• [INSTRUCTIONS FOR THE TASK] Please find every line of the listing below where "primary" occurs and copy it.

[MATERIAL FOR THIS EXERCISE — start]

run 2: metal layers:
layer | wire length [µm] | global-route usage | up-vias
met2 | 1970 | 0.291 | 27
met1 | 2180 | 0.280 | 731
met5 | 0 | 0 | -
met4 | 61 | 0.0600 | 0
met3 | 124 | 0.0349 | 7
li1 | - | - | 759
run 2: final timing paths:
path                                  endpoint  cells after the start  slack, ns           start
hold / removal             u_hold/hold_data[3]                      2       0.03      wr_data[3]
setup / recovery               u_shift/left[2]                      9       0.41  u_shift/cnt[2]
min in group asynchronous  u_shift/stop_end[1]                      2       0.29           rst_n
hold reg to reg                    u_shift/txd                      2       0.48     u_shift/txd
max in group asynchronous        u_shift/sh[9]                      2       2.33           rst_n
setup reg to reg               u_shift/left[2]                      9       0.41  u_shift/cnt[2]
<file path="src/rtl/umr_pkg.sv">
package umr_pkg;

   typedef enum logic [1:0] {
      CH_NORMAL    = 2'd0,
      CH_ECHO      = 2'd1,
      CH_LOCAL_LB  = 2'd2,
      CH_REMOTE_LB = 2'd3
   } chan_mode_e;

   localparam int CTRL_W      = 9;
   localparam int CB_RX_FLUSH = 0;
   localparam int CB_TX_FLUSH = 1;
   localparam int CB_RX_ON    = 2;
   localparam int CB_RX_OFF   = 3;
   localparam int CB_TX_ON    = 4;
   localparam int CB_TX_OFF   = 5;
   localparam int CB_BRK_GO   = 7;
   localparam int CB_BRK_HALT = 8;

   localparam logic [CTRL_W-1:0] CTRL_RESET = 9'h128;
   localparam logic [CTRL_W-1:0] CTRL_SELF_CLR =
      (CTRL_W'(1) << CB_RX_FLUSH) | (CTRL_W'(1) << CB_TX_FLUSH);

   // Destinations enabled by a channel mode
   typedef struct packed {
      logic line_rx;
      logic line_tx;
      logic cpu_rx;
      logic cpu_tx;
   } route_t;

   function automatic route_t decode_route(input chan_mode_e m);
      route_t r;
      r.line_rx = (m == CH_NORMAL) || (m == CH_ECHO);
      r.line_tx = (m == CH_REMOTE_LB) || (m == CH_ECHO);
      r.cpu_rx  = (m == CH_LOCAL_LB);
      r.cpu_tx  = (m == CH_NORMAL);
      return r;
   endfunction

endpackage

</file>
<file path="src/rtl/umr_ctrl_reg.sv">
module umr_ctrl_reg
   import umr_pkg::*;
(
   input  logic              clk,
   input  logic              rst_n,
   input  logic              wr,
   input  logic [CTRL_W-1:0] wdata,
   output logic [CTRL_W-1:0] ctrl_q,
   output logic              rx_flush,
   output logic              tx_flush,
   output logic              rx_on,
   output logic              tx_on,
   output logic              brk
);

   always_ff @(posedge clk or negedge rst_n) begin
      if (!rst_n) begin
         ctrl_q   <= CTRL_RESET;
         rx_flush <= 1'b0;
         tx_flush <= 1'b0;
      end else begin
         // flush bits act once, then are never stored
         rx_flush <= wr & wdata[CB_RX_FLUSH];
         tx_flush <= wr & wdata[CB_TX_FLUSH];
         if (wr) begin
            ctrl_q <= wdata & ~CTRL_SELF_CLR;
         end
      end
   end

   assign rx_on = ctrl_q[CB_RX_ON] & ~ctrl_q[CB_RX_OFF];
   assign tx_on = ctrl_q[CB_TX_ON] & ~ctrl_q[CB_TX_OFF];
   assign brk   = ctrl_q[CB_BRK_GO] & ~ctrl_q[CB_BRK_HALT];

endmodule

</file>
<file path="src/rtl/umr_steer.sv">
module umr_steer
   import umr_pkg::*;
#(
   parameter  int DW       = 8,
   parameter  int RX_DEPTH = 64,
   parameter  int TX_DEPTH = 64,
   localparam int RXC_W    = $clog2(RX_DEPTH + 1),
   localparam int TXC_W    = $clog2(TX_DEPTH + 1),
   localparam int MAXD     = (RX_DEPTH > TX_DEPTH) ? RX_DEPTH : TX_DEPTH,
   localparam int SP_W     = $clog2(MAXD + 1)
) (
   input  logic [1:0]       mode_chan,
   input  logic             rx_ok,
   input  logic             tx_ok,
   input  logic             lrx_valid,
   input  logic [DW-1:0]    lrx_data,
   input  logic             cpu_wr,
   input  logic [DW-1:0]    cpu_wdata,
   input  logic [RXC_W-1:0] rxf_count,
   input  logic [TXC_W-1:0] txf_count,
   output logic             rxf_push,
   output logic [DW-1:0]    rxf_wdata,
   output logic             txf_push,
   output logic [DW-1:0]    txf_wdata,
   output logic             rx_ovr,
   output logic [SP_W-1:0]  lrx_space,
   output logic             lrx_ready
);

   localparam logic [RXC_W-1:0] RX_FULL    = RXC_W'(RX_DEPTH);
   localparam logic [TXC_W-1:0] TX_FULL    = TXC_W'(TX_DEPTH);
   localparam logic [SP_W-1:0]  IDLE_SPACE = SP_W'(MAXD);

   chan_mode_e mode;
   route_t     rt;
   logic       rx_src, tx_src, rx_full, tx_full;
   logic [SP_W-1:0] rx_free, tx_free;

   assign mode = chan_mode_e'(mode_chan);
   assign rt   = decode_route(mode);

   // byte sources per destination; the mode keeps them mutually exclusive
   assign rx_src = (lrx_valid & rt.line_rx) | (cpu_wr & rt.cpu_rx);
   assign tx_src = (lrx_valid & rt.line_tx) | (cpu_wr & rt.cpu_tx);

   assign rx_full = (rxf_count == RX_FULL);
   assign tx_full = (txf_count == TX_FULL);

   assign rxf_push  = rx_src & rx_ok & ~rx_full;
   assign rx_ovr    = rx_src & rx_ok &  rx_full;
   assign rxf_wdata = rt.cpu_rx ? cpu_wdata : lrx_data;

   assign txf_push  = tx_src & tx_ok & ~tx_full;
   assign txf_wdata = rt.cpu_tx ? cpu_wdata : lrx_data;

   assign rx_free = SP_W'(RX_DEPTH) - SP_W'(rxf_count);
   assign tx_free = SP_W'(TX_DEPTH) - SP_W'(txf_count);

   always_comb begin
      unique case (mode)
         CH_NORMAL:   lrx_space = rx_free;
         CH_ECHO:     lrx_space = (rx_free < tx_free) ? rx_free : tx_free;
         CH_LOCAL_LB: lrx_space = IDLE_SPACE;
         default:     lrx_space = tx_free;
      endcase
   end

   assign lrx_ready = (lrx_space != '0);

endmodule

</file>
<file path="src/rtl/umr_cpu_port.sv">
module umr_cpu_port #(
   parameter  int DW       = 8,
   parameter  int RX_DEPTH = 64,
   localparam int RXC_W    = $clog2(RX_DEPTH + 1)
) (
   input  logic             clk,
   input  logic             rst_n,
   input  logic             cpu_rd,
   input  logic             rx_ok,
   input  logic [RXC_W-1:0] rxf_count,
   input  logic [DW-1:0]    rxf_rdata,
   output logic             rxf_pop,
   output logic [DW-1:0]    cpu_rdata
);

   assign rxf_pop = cpu_rd & rx_ok & (rxf_count != '0);

   always_ff @(posedge clk or negedge rst_n) begin
      if (!rst_n) begin
         cpu_rdata <= '0;
      end else if (cpu_rd) begin
         cpu_rdata <= rxf_pop ? rxf_rdata : '0;
      end
   end

endmodule

</file>
<file path="src/rtl/uart_mode_router.sv">
module uart_mode_router
   import umr_pkg::*;
#(
   parameter  int DW       = 8,
   parameter  int RX_DEPTH = 64,
   parameter  int TX_DEPTH = 64,
   localparam int RXC_W    = $clog2(RX_DEPTH + 1),
   localparam int TXC_W    = $clog2(TX_DEPTH + 1),
   localparam int MAXD     = (RX_DEPTH > TX_DEPTH) ? RX_DEPTH : TX_DEPTH,
   localparam int SP_W     = $clog2(MAXD + 1)
) (
   input  logic              clk,
   input  logic              rst_n,
   input  logic [1:0]        mode_chan,
   input  logic              ctrl_wr,
   input  logic [CTRL_W-1:0] ctrl_wdata,
   output logic [CTRL_W-1:0] ctrl_q,
   output logic              brk_o,
   input  logic              lrx_valid,
   input  logic [DW-1:0]     lrx_data,
   output logic              lrx_ready,
   output logic [SP_W-1:0]   lrx_space,
   output logic              ltx_valid,
   output logic [DW-1:0]     ltx_data,
   input  logic              ltx_ready,
   output logic              rxf_push,
   output logic [DW-1:0]     rxf_wdata,
   output logic              rxf_flush,
   output logic              rxf_pop,
   input  logic [DW-1:0]     rxf_rdata,
   input  logic [RXC_W-1:0]  rxf_count,
   output logic              txf_push,
   output logic [DW-1:0]     txf_wdata,
   output logic              txf_flush,
   output logic              txf_pop,
   input  logic [DW-1:0]     txf_rdata,
   input  logic [TXC_W-1:0]  txf_count,
   output logic              rx_ovr,
   input  logic              cpu_wr,
   input  logic [DW-1:0]     cpu_wdata,
   input  logic              cpu_rd,
   output logic [DW-1:0]     cpu_rdata
);

   // elaboration-time parameter checks
   if (DW < 5 || DW > 16) begin : g_bad_dw
      $error("uart_mode_router: DW must lie in 5..16");
   end
   if (RX_DEPTH < 2) begin : g_bad_rxd
      $error("uart_mode_router: RX_DEPTH must be at least 2");
   end
   if (TX_DEPTH < 2) begin : g_bad_txd
      $error("uart_mode_router: TX_DEPTH must be at least 2");
   end

   logic rx_on, tx_on, rx_ok, tx_ok;

   umr_ctrl_reg u_ctrl (
      .clk      (clk),
      .rst_n    (rst_n),
      .wr       (ctrl_wr),
      .wdata    (ctrl_wdata),
      .ctrl_q   (ctrl_q),
      .rx_flush (rxf_flush),
      .tx_flush (txf_flush),
      .rx_on    (rx_on),
      .tx_on    (tx_on),
      .brk      (brk_o)
   );

   // a flushing FIFO is left alone for that cycle
   assign rx_ok = rx_on & ~rxf_flush;
   assign tx_ok = tx_on & ~txf_flush;

   umr_steer #(
      .DW       (DW),
      .RX_DEPTH (RX_DEPTH),
      .TX_DEPTH (TX_DEPTH)
   ) u_steer (
      .mode_chan (mode_chan),
      .rx_ok     (rx_ok),
      .tx_ok     (tx_ok),
      .lrx_valid (lrx_valid),
      .lrx_data  (lrx_data),
      .cpu_wr    (cpu_wr),
      .cpu_wdata (cpu_wdata),
      .rxf_count (rxf_count),
      .txf_count (txf_count),
      .rxf_push  (rxf_push),
      .rxf_wdata (rxf_wdata),
      .txf_push  (txf_push),
      .txf_wdata (txf_wdata),
      .rx_ovr    (rx_ovr),
      .lrx_space (lrx_space),
      .lrx_ready (lrx_ready)
   );

   umr_cpu_port #(
      .DW       (DW),
      .RX_DEPTH (RX_DEPTH)
   ) u_cpu (
      .clk       (clk),
      .rst_n     (rst_n),
      .cpu_rd    (cpu_rd),
      .rx_ok     (rx_ok),
      .rxf_count (rxf_count),
      .rxf_rdata (rxf_rdata),
      .rxf_pop   (rxf_pop),
      .cpu_rdata (cpu_rdata)
   );

   // transmit drain toward the line
   assign ltx_valid = (txf_count != '0) & ~txf_flush;
   assign ltx_data  = txf_rdata;
   assign txf_pop   = ltx_valid & ltx_ready;

endmodule

</file>
<file path="config.mk">
export PLATFORM = sky130hd
export DESIGN_NAME = uart_mode_router
export DESIGN_NICKNAME = d
export VERILOG_FILES = /design/src/rtl/umr_pkg.sv /design/src/rtl/umr_ctrl_reg.sv /design/src/rtl/umr_steer.sv /design/src/rtl/umr_cpu_port.sv /design/src/rtl/uart_mode_router.sv
export SDC_FILE = /design/constraint.sdc
export NUM_CORES = 1
export LEC_CHECK = 0
export BUFFER_PORTS_ARGS = -buffer_cell sky130_fd_sc_hd__buf_4
export CAP_MARGIN = 0
export CORE_ASPECT_RATIO = 2
export CORE_MARGIN = 1.5
export CORE_UTILIZATION = 40
export DETAILED_ROUTE_END_ITERATION = 8
export HOLD_SLACK_MARGIN = 0.08
export PLACE_DENSITY = 0.83
export REMOVE_ABC_BUFFERS = 1
export SYNTH_ARGS = -nofsm -noshare
export SYNTH_HDL_FRONTEND = slang
export SYNTH_SLANG_ARGS = --single-unit
</file>
<file path="constraint.sdc">
create_clock -name clk -period 3.5 [get_ports clk]
set_clock_uncertainty 0.2 [all_clocks]
set_input_delay 0.35 -clock clk [delete_from_list [all_inputs] [get_ports clk]]
set_output_delay 0.35 -clock clk [all_outputs]
set_load 0.02 [all_outputs]
</file>
==> impl_metrics.csv <==
group,metric,value,unit
clocking,cts_sinks,17,
global_routing,grt_max_degree,18,
timing,finalHoldWorstSlack,0.1027,ns
cells_and_area,diodes,0,
worst_setup_path,arrival,2.72,ns
detailed_routing,wire_per_inst,14.61,um
synthesis,yosys_warnings,0,
cells_and_area,fin_util,62.57,%
detailed_routing,ant_nets,0,
die,initial_utilization,41.35,%
die,rows,32,
cells_and_area,n_fill_cell,335,
timing,layout_min_cycle_time,3.273,ns
global_routing,grt_pass1_vias,1647,
synthesis,synth_compound_area_share,17.66,%
synthesis,yosysUniqueCellTypes,42,
detailed_routing,via_per_inst,4.997,
timing,relSlewSlack,49.63,%
detailed_routing,drtPass1Iterations,4,
synthesis,synth_top_area_share,22.28,%
synthesis,ys.flop_type,"dfrtp_1",
cells_and_area,nets,342,
timing,period_share,93.51,%
synthesis,netlist_area,1573,um2
worst_setup_path,cp.required,2.95,ns
worst_hold_path,hp-class,"in -> reg",
worst_setup_path,max_stage_delay,0.42,ns
die,coreArea,3804,um2
cells_and_area,drive_above_1_share,49.82,%
timing,fin_setup_tns,0,ns
placement,placedCellCount,317,
synthesis,synth_top_area_cell,"dfrtp_1",
timing,hold_violations,0,
synthesis,yosys.area_share.simple,17.90,%
placement,io_buffers,103,
worst_setup_path,path_buf_inv,3,
power_and_ir_drop,powerDensity,292.5,nW/um2
clocking,clk_transition_reported_paths,0.06,ns
die,fp.dieW,47.34,um
timing,grt_setup_unrepaired,"no",
clocking,cts-root-buf,"clkbuf_8",
clocking,cts.path.max_buffers,2,
die,die_area,4340,um2
cells_and_area,stdcell_count,322,
detailed_routing,wl,4.703,mm
worst_setup_path,critPathMaxFanout,6,
worst_setup_path,crit_chain,"buf_4, inv_1, ha_1, nor3b_1, nand2_1, xnor2_1, ha_1, o211ai_1, or3_4, and3_1, o211ai_1, buf_4",
synthesis,synth_top_family_by_area,"simple AND/OR/NAND/NOR gates",
global_routing,gr-total-overflow,0,
clocking,cts_tree,"done",
clocking,htreeDepth,1,
worst_setup_path,crit_family,"simple AND/OR/NAND/NOR gates",
synthesis,ys_async_sr_fraction,100.0,%
synthesis,postSynthCellCount,175,
synthesis,muxShareOfSynthArea,16.47,%
worst_setup_path,crit_path_top_delay_cell,"or3_4",
timing,final_max_slew_viol_count,0,
run,drv_cap,0,
synthesis,synth_seq_cells,17,
global_routing,grtUsageTotal,21.95,%
worst_setup_path,end_kind,"primary output",
power_and_ir_drop,leakagePower,1.196,nW
placement,gp_congestion,0.8613,
cells_and_area,most-common-layout-cells,"104 x buf_4, 21 x inv_1, 15 x mux2_1",
synthesis,synthXorXnorAreaFrac,4.455,%
clocking,post-cts-setup-buffer-count,0,
detailed_routing,first_iter_violations,17,
die,dieHeight,91.68,um
power_and_ir_drop,vdd_ir_drop_max,0.2888,mV
detailed_routing,vias,1609,
cells_and_area,mostFrequentLayoutCell,"buf_4",
detailed_routing,drc,0,
worst_setup_path,startpoint_type,"primary input",
clocking,numCtsBuffers,3,
synthesis,ys_seq_area_share,27.29,%
global_routing,grt_pass1_wl,7.017,mm
power_and_ir_drop,total_power,0.6962,mW
synthesis,synth_fa_ha_area_share,4.773,%
die,ios,122,
cells_and_area,area.growth.synth_to_final,51.31,%
synthesis,syn_area_per_cell,8.987,um2
clocking,clock_latency,0.25,ns
global_routing,antenna_found_initial,0,
synthesis,yosys-top-cells-area,"dfrtp_1 22%, mux2_1 11%, mux2_2 5.7%, dfstp_2 5.0%, inv_1 5.0%",
timing,fmax,305.6,MHz
outcome,status,"completed",
timing,max_slew.worst_pin.slew,0.7540,ns
worst_setup_path,worstSetupPathType,"in -> out",
synthesis,synth-edff-count,0,
timing,finalSetupViolations,0,
placement,dpl.hpwl,4.056,mm
[report_power, final]
| group | switching (mW) | internal [mW] | total [mW] |
|---|---|---|---|
| registers | 0.0108 | 0.215 | 0.226 |
| logic | 0.168 | 0.159 | 0.327 |
| clock network | 0.0642 | 0.0789 | 0.143 |
| total | 0.243 | 0.453 | 0.696 |
[registers in the layout, summed over array words and instances (netlist names)]
signal	flops
u_cpu.cpu_rdata	8
u_ctrl.tx_flush	1
u_ctrl.ctrl_q	7
u_ctrl.rx_flush	1
[synth_stat cells, drive strengths merged (4+ instances only)]
master	count
and2	4
nand2	13
dfrtp	14
nand3	4
buf	11
xor2	5
ha	6
o21ai	12
nor2	11
mux2	23
o22ai	6
inv	21
[cell type report]
type / instances / area, um2 / area share, %
clock buffers: 3 / 41.29 / 1.735
clock inverters: 1 / 5.005 / 0.2103
inverters: 21 / 78.83 / 3.312
multi-input cells: 124 / 970.9 / 40.80
flip-flops and latches: 17 / 429.2 / 18.03
well taps: 51 / 63.81 / 2.681
repair buffers: 105 / 790.8 / 33.23
[stage by stage]
stage	instance area, um2	worst slack [ns]
detailed placement	2323	0.2229
global route	2380	0.05304
global placement	2323	0.3140
finish	2380	0.2273
floorplan	1479	0.3510
CTS	2380	0.2280
[repair_timing]
action	CTS	global route
hold buffers	1	0
gates resized for setup	0	0
endpoints found under the hold margin	17	0
[logic make-up (layout without fill, tap and decap cells)]
logic type,Yosys count,in the layout
compound gates,35,35
xor+xnor,8,8
fa+ha+maj,6,6
buf+inv,35,130
flops,17,17
mux,23,23
other cells,1,2
simple gates,50,50
[metal layers]
metal	vias to the layer above	GRT usage (%)	share of wire [%]	wire length [um]
met4	0	8.102	2.7	125
met1	726	19.50	32	1492
met5	-	0	0	0
li1	786	-	-	-
met2	84	40.43	56	2615
met3	13	8.071	10	469
[path summary, 6_finish.rpt]
check | startpoint | to | slack (ns) | depth (start not counted)
min reg2reg | u_cpu.cpu_rdata[4] | u_cpu.cpu_rdata[4] | 0.32 | 2
min | ctrl_wdata[0] | u_ctrl.rx_flush | 0.10 | 2
max | rxf_count[0] | lrx_ready | 0.23 | 12
min in group asynchronous | rst_n | u_cpu.cpu_rdata[3] | 0.31 | 2
max in group asynchronous | rst_n | u_ctrl.ctrl_q[5] | 2.54 | 2
max reg2reg | u_ctrl.ctrl_q[2] | u_cpu.cpu_rdata[7] | 1.88 | 4
Power figures use the tool's default switching activity.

[MATERIAL FOR THIS EXERCISE — finish]

• [THE COMPLETED TASK]
worst_setup_path,end_kind,"primary output",
worst_setup_path,startpoint_type,"primary input",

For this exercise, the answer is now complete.